## What is needed
Scan the records for lines with the word "slightly", and copy every such line.

Records excerpted from a collection:
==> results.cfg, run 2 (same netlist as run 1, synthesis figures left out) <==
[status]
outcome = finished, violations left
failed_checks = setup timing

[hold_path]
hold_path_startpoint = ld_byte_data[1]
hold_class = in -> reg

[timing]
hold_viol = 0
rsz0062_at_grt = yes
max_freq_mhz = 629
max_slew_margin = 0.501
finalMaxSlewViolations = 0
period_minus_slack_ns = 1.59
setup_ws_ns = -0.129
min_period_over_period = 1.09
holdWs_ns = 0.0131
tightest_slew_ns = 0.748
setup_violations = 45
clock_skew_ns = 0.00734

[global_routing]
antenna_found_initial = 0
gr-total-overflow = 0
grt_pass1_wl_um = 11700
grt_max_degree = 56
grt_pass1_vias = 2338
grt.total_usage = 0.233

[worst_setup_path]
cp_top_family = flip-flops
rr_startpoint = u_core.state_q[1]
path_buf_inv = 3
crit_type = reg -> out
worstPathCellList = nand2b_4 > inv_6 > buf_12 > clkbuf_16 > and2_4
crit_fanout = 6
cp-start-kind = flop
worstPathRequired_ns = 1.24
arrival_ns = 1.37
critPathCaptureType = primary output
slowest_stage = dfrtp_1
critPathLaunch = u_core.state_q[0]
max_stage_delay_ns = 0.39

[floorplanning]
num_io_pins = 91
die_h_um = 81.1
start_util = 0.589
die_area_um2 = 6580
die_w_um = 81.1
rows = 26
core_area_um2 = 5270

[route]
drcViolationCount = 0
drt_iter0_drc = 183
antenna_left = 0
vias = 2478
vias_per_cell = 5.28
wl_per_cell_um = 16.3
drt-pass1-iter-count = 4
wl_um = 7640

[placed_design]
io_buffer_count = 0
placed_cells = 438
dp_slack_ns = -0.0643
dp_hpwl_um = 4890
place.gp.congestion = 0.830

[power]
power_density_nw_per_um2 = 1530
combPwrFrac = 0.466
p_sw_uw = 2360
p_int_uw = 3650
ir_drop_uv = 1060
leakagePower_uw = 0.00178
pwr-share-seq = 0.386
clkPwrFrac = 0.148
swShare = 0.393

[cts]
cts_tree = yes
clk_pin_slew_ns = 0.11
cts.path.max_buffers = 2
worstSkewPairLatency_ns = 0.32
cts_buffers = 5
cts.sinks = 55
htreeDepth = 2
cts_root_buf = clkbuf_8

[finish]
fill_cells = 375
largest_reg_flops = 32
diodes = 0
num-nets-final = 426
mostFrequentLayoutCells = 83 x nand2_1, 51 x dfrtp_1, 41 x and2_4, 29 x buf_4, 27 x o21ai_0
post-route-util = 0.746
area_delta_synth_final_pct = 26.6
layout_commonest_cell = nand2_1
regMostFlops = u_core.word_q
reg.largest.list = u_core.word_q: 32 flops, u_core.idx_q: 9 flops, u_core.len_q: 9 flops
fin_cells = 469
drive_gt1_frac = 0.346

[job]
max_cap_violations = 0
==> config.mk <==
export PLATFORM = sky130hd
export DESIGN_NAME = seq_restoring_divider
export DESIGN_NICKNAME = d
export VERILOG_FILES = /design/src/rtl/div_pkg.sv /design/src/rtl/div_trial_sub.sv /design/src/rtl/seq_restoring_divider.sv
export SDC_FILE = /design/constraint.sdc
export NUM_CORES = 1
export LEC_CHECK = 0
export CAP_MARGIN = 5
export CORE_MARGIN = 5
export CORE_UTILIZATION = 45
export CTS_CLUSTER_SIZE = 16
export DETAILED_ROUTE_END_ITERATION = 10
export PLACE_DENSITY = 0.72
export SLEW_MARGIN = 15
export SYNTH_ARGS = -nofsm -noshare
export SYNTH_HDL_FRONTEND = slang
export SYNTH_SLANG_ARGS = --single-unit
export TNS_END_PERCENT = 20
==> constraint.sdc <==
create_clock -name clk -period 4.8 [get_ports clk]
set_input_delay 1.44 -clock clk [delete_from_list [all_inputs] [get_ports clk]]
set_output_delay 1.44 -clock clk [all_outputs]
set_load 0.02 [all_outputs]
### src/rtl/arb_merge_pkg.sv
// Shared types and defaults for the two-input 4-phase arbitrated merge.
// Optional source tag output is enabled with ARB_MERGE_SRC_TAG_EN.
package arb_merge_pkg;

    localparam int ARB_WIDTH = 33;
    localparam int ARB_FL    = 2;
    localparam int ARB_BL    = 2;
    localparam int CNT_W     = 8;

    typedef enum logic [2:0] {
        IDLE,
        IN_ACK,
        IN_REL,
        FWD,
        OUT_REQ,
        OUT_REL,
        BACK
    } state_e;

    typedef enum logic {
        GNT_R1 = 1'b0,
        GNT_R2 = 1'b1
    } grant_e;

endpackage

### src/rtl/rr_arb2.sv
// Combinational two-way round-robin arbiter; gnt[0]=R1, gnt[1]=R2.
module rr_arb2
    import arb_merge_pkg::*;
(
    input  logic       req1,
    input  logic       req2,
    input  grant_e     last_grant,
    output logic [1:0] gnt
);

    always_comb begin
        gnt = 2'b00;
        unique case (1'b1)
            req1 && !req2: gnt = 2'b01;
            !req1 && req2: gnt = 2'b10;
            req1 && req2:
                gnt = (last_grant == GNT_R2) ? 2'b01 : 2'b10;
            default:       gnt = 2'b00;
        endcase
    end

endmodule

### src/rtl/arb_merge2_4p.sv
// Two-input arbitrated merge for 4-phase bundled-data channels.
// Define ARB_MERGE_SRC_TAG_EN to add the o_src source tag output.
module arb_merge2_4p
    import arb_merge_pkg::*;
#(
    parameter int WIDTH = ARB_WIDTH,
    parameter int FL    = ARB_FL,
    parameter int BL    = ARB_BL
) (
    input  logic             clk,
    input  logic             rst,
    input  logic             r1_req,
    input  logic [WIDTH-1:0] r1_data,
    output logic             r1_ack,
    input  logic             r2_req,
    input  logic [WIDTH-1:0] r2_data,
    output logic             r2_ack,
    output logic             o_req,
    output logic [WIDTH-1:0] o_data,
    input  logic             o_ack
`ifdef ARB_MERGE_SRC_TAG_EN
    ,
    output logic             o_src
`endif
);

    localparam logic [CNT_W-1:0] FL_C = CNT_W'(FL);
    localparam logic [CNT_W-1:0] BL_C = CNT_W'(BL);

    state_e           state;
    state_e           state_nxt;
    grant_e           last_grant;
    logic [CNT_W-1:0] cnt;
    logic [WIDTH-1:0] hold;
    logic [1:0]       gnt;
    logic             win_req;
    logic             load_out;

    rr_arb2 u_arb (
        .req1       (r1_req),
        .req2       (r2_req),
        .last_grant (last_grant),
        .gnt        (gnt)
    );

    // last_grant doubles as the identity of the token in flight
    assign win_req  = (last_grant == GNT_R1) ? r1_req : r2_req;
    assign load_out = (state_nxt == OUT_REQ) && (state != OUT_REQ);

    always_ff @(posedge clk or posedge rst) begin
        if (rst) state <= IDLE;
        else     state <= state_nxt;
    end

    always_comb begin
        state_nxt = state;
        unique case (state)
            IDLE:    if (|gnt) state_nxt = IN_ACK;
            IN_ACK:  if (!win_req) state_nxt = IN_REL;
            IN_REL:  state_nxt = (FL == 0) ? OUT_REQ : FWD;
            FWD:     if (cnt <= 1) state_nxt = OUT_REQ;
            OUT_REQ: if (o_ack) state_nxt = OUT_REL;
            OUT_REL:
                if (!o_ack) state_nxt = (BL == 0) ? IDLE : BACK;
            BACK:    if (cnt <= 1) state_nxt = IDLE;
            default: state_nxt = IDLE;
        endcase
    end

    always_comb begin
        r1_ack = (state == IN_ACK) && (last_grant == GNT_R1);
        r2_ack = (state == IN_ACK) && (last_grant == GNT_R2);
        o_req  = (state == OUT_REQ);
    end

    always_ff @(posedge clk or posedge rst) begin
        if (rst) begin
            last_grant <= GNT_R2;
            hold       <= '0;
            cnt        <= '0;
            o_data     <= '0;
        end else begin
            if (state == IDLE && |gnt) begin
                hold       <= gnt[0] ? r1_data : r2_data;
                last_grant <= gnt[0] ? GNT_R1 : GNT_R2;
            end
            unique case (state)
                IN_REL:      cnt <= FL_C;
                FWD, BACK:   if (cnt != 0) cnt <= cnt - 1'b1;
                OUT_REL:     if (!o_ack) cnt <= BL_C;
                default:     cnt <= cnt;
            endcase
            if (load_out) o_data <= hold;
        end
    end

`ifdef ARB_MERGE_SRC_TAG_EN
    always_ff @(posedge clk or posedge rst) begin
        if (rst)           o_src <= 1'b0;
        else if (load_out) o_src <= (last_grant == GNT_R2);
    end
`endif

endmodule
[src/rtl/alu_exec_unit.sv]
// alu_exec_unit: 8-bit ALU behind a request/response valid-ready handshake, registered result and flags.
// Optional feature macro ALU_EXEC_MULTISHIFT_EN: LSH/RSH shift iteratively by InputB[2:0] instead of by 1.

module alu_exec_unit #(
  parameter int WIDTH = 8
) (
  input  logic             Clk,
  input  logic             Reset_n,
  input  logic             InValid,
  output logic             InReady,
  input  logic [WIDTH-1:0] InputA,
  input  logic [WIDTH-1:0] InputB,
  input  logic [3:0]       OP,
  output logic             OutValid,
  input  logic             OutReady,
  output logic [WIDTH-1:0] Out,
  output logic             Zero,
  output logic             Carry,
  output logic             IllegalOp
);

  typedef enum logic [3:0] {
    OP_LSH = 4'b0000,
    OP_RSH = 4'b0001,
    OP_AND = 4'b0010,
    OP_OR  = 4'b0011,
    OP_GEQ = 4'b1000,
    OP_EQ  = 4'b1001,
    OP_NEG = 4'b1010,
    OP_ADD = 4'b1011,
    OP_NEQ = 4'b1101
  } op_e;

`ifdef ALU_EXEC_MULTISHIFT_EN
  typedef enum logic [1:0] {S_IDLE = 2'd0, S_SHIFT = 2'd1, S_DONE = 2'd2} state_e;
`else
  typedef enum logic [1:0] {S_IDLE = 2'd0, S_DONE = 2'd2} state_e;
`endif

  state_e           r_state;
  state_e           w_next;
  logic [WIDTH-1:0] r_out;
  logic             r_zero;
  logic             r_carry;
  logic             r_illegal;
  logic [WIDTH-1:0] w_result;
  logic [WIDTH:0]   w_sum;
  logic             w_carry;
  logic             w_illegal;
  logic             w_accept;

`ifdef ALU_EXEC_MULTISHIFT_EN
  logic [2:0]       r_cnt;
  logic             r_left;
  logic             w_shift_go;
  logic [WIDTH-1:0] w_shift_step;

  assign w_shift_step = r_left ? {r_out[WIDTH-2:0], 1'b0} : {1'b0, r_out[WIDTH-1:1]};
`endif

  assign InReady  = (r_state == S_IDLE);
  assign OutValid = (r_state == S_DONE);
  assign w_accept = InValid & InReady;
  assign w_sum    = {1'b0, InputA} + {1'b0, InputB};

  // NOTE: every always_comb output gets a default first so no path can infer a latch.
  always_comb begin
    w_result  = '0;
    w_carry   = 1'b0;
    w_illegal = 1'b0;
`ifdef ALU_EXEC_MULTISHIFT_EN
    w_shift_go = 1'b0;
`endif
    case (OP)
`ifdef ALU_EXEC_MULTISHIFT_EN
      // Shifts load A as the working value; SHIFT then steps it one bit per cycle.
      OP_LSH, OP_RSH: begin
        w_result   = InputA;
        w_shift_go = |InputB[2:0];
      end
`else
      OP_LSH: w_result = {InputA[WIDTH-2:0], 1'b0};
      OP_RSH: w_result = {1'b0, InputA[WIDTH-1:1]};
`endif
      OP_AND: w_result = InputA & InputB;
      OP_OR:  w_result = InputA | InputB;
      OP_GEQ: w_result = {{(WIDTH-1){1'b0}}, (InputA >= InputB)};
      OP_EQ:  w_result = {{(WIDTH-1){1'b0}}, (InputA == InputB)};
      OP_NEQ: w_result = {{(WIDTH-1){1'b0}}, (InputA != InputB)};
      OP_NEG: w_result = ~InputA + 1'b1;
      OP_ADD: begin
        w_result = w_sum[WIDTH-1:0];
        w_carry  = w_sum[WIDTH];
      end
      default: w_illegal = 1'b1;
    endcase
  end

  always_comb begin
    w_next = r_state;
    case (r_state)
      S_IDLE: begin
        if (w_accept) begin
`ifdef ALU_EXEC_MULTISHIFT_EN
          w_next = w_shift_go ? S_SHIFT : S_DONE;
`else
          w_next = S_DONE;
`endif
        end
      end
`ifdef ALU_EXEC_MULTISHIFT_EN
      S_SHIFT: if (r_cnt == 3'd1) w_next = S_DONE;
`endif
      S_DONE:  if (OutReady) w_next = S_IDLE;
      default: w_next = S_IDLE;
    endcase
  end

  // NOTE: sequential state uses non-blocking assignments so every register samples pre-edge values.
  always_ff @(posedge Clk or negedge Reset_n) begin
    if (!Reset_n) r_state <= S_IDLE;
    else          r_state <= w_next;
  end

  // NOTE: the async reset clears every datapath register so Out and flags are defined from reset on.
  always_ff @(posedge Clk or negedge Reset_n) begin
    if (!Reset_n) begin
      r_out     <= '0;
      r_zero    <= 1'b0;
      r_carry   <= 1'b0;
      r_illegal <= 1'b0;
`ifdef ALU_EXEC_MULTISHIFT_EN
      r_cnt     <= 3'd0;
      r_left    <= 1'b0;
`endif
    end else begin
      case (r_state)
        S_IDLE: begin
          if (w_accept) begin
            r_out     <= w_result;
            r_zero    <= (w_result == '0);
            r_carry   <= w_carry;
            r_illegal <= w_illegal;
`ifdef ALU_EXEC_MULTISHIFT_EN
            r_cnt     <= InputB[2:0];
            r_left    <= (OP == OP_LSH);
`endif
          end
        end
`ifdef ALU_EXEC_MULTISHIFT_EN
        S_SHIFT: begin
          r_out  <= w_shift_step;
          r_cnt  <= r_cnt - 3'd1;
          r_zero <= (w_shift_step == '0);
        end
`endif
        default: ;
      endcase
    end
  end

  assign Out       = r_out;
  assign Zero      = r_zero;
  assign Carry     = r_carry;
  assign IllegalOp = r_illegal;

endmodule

* * *

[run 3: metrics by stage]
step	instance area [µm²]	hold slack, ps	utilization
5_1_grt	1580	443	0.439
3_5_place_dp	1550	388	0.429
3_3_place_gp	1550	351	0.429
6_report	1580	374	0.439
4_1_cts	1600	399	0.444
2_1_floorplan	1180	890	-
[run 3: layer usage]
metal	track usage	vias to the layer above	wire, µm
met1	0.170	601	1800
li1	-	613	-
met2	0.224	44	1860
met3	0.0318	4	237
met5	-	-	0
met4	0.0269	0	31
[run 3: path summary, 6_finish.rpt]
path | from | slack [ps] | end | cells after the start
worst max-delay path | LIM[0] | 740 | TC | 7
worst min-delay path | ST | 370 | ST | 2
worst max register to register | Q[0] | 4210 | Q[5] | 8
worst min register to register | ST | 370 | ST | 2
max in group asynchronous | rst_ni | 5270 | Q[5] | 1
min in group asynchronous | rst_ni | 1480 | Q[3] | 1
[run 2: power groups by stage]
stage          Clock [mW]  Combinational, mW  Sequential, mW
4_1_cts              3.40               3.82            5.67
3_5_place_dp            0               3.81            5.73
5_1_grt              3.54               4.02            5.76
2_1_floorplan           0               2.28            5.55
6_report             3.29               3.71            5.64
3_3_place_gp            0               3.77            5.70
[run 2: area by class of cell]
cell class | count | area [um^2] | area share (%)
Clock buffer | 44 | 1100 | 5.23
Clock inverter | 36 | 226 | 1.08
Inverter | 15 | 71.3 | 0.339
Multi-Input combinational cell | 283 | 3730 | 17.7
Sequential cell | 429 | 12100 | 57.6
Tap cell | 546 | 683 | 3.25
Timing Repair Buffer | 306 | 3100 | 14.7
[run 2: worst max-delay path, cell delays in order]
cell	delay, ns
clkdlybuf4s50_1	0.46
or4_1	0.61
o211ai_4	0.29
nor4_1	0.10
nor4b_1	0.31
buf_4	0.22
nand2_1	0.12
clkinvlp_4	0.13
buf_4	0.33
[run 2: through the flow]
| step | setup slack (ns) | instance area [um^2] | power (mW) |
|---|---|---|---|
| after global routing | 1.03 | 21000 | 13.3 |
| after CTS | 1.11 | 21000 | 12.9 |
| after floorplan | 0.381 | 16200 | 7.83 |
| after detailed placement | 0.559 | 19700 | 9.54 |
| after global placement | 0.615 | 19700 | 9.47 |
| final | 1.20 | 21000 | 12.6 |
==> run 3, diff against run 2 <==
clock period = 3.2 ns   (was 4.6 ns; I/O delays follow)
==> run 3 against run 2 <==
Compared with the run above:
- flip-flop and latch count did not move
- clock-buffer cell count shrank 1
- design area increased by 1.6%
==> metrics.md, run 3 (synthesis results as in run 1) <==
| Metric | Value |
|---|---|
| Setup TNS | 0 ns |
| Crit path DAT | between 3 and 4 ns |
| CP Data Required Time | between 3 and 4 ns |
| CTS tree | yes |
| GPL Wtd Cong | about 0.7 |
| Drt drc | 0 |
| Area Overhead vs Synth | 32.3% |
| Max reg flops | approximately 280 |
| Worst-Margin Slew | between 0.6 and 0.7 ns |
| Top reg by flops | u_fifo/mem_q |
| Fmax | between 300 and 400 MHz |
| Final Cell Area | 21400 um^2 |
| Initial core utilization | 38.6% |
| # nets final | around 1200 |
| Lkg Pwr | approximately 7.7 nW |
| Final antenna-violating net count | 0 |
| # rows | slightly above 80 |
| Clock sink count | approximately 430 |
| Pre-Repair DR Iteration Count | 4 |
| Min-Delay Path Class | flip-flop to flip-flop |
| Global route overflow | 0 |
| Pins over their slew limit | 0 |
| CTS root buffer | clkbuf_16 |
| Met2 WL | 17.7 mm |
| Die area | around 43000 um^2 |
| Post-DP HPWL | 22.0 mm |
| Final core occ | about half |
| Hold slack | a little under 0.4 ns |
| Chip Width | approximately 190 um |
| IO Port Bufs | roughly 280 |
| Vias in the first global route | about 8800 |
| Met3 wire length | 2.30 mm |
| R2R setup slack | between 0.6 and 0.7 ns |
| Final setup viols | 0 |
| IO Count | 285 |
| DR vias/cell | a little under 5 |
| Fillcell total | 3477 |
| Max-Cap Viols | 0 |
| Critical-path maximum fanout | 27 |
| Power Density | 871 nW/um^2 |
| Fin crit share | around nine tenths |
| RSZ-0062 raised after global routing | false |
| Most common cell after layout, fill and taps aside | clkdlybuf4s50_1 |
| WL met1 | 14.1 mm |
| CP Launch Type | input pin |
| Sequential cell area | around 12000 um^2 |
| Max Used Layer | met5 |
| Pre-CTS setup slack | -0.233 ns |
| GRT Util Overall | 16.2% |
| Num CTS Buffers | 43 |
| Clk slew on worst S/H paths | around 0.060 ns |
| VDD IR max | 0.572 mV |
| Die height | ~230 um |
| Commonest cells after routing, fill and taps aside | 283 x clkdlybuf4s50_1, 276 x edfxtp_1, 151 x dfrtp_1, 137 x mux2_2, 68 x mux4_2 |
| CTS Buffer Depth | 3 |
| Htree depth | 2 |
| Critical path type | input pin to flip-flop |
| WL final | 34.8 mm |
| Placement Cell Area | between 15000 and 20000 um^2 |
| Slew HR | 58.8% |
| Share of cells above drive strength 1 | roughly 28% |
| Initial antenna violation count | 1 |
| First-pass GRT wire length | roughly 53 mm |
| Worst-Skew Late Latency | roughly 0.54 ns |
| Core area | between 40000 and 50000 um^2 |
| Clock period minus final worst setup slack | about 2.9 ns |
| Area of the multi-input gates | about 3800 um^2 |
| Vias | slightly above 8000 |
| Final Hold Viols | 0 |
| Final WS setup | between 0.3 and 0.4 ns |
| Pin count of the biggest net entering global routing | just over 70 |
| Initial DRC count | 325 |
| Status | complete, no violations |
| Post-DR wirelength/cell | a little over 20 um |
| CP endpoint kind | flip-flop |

## Your response
| # rows | slightly above 80 |
| Vias | slightly above 8000 |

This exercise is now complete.